- Instructions for the task
Word for word, give the listing below again.

━━ Extracted material ━━

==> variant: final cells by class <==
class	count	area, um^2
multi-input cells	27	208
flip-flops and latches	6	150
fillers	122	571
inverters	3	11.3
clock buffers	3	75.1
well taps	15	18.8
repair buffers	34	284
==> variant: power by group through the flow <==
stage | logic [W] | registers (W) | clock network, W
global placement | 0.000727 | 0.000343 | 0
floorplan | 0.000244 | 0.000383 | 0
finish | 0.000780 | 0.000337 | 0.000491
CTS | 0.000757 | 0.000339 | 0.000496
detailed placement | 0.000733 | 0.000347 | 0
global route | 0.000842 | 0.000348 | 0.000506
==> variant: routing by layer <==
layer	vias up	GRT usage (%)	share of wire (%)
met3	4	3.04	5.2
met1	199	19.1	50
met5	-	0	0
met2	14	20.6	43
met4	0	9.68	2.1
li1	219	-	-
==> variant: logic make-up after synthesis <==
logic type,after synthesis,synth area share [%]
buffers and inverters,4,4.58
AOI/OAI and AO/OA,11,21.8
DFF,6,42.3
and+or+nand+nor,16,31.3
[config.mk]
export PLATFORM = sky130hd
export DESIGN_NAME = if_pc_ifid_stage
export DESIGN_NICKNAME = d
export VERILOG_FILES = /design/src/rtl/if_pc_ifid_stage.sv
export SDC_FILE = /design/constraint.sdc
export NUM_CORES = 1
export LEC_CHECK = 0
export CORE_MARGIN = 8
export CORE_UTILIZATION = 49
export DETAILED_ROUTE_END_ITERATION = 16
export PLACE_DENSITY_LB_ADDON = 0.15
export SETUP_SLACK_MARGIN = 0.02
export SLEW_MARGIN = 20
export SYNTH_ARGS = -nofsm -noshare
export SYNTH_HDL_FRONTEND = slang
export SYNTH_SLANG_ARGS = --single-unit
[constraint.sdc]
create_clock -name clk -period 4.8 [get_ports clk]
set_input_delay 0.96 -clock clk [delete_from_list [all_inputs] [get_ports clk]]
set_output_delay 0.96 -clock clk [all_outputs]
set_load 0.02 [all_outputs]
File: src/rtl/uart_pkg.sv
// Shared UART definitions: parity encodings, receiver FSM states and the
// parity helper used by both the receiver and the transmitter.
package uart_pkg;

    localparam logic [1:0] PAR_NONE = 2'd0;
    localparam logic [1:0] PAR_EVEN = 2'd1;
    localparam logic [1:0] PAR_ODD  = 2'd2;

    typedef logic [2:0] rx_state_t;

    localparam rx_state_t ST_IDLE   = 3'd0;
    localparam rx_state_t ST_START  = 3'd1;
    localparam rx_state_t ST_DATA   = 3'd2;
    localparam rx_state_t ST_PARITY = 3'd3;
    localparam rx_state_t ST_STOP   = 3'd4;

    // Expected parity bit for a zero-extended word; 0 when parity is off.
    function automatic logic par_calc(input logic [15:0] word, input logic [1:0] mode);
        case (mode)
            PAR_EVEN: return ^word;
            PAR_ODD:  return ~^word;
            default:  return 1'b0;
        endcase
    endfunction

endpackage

━━━

- Problem solution
==> variant: final cells by class <==
class	count	area, um^2
multi-input cells	27	208
flip-flops and latches	6	150
fillers	122	571
inverters	3	11.3
clock buffers	3	75.1
well taps	15	18.8
repair buffers	34	284
==> variant: power by group through the flow <==
stage | logic [W] | registers (W) | clock network, W
global placement | 0.000727 | 0.000343 | 0
floorplan | 0.000244 | 0.000383 | 0
finish | 0.000780 | 0.000337 | 0.000491
CTS | 0.000757 | 0.000339 | 0.000496
detailed placement | 0.000733 | 0.000347 | 0
global route | 0.000842 | 0.000348 | 0.000506
==> variant: routing by layer <==
layer	vias up	GRT usage (%)	share of wire (%)
met3	4	3.04	5.2
met1	199	19.1	50
met5	-	0	0
met2	14	20.6	43
met4	0	9.68	2.1
li1	219	-	-
==> variant: logic make-up after synthesis <==
logic type,after synthesis,synth area share [%]
buffers and inverters,4,4.58
AOI/OAI and AO/OA,11,21.8
DFF,6,42.3
and+or+nand+nor,16,31.3
[config.mk]
export PLATFORM = sky130hd
export DESIGN_NAME = if_pc_ifid_stage
export DESIGN_NICKNAME = d
export VERILOG_FILES = /design/src/rtl/if_pc_ifid_stage.sv
export SDC_FILE = /design/constraint.sdc
export NUM_CORES = 1
export LEC_CHECK = 0
export CORE_MARGIN = 8
export CORE_UTILIZATION = 49
export DETAILED_ROUTE_END_ITERATION = 16
export PLACE_DENSITY_LB_ADDON = 0.15
export SETUP_SLACK_MARGIN = 0.02
export SLEW_MARGIN = 20
export SYNTH_ARGS = -nofsm -noshare
export SYNTH_HDL_FRONTEND = slang
export SYNTH_SLANG_ARGS = --single-unit
[constraint.sdc]
create_clock -name clk -period 4.8 [get_ports clk]
set_input_delay 0.96 -clock clk [delete_from_list [all_inputs] [get_ports clk]]
set_output_delay 0.96 -clock clk [all_outputs]
set_load 0.02 [all_outputs]
File: src/rtl/uart_pkg.sv
// Shared UART definitions: parity encodings, receiver FSM states and the
// parity helper used by both the receiver and the transmitter.
package uart_pkg;

    localparam logic [1:0] PAR_NONE = 2'd0;
    localparam logic [1:0] PAR_EVEN = 2'd1;
    localparam logic [1:0] PAR_ODD  = 2'd2;

    typedef logic [2:0] rx_state_t;

    localparam rx_state_t ST_IDLE   = 3'd0;
    localparam rx_state_t ST_START  = 3'd1;
    localparam rx_state_t ST_DATA   = 3'd2;
    localparam rx_state_t ST_PARITY = 3'd3;
    localparam rx_state_t ST_STOP   = 3'd4;

    // Expected parity bit for a zero-extended word; 0 when parity is off.
    function automatic logic par_calc(input logic [15:0] word, input logic [1:0] mode);
        case (mode)
            PAR_EVEN: return ^word;
            PAR_ODD:  return ~^word;
            default:  return 1'b0;
        endcase
    endfunction

endpackage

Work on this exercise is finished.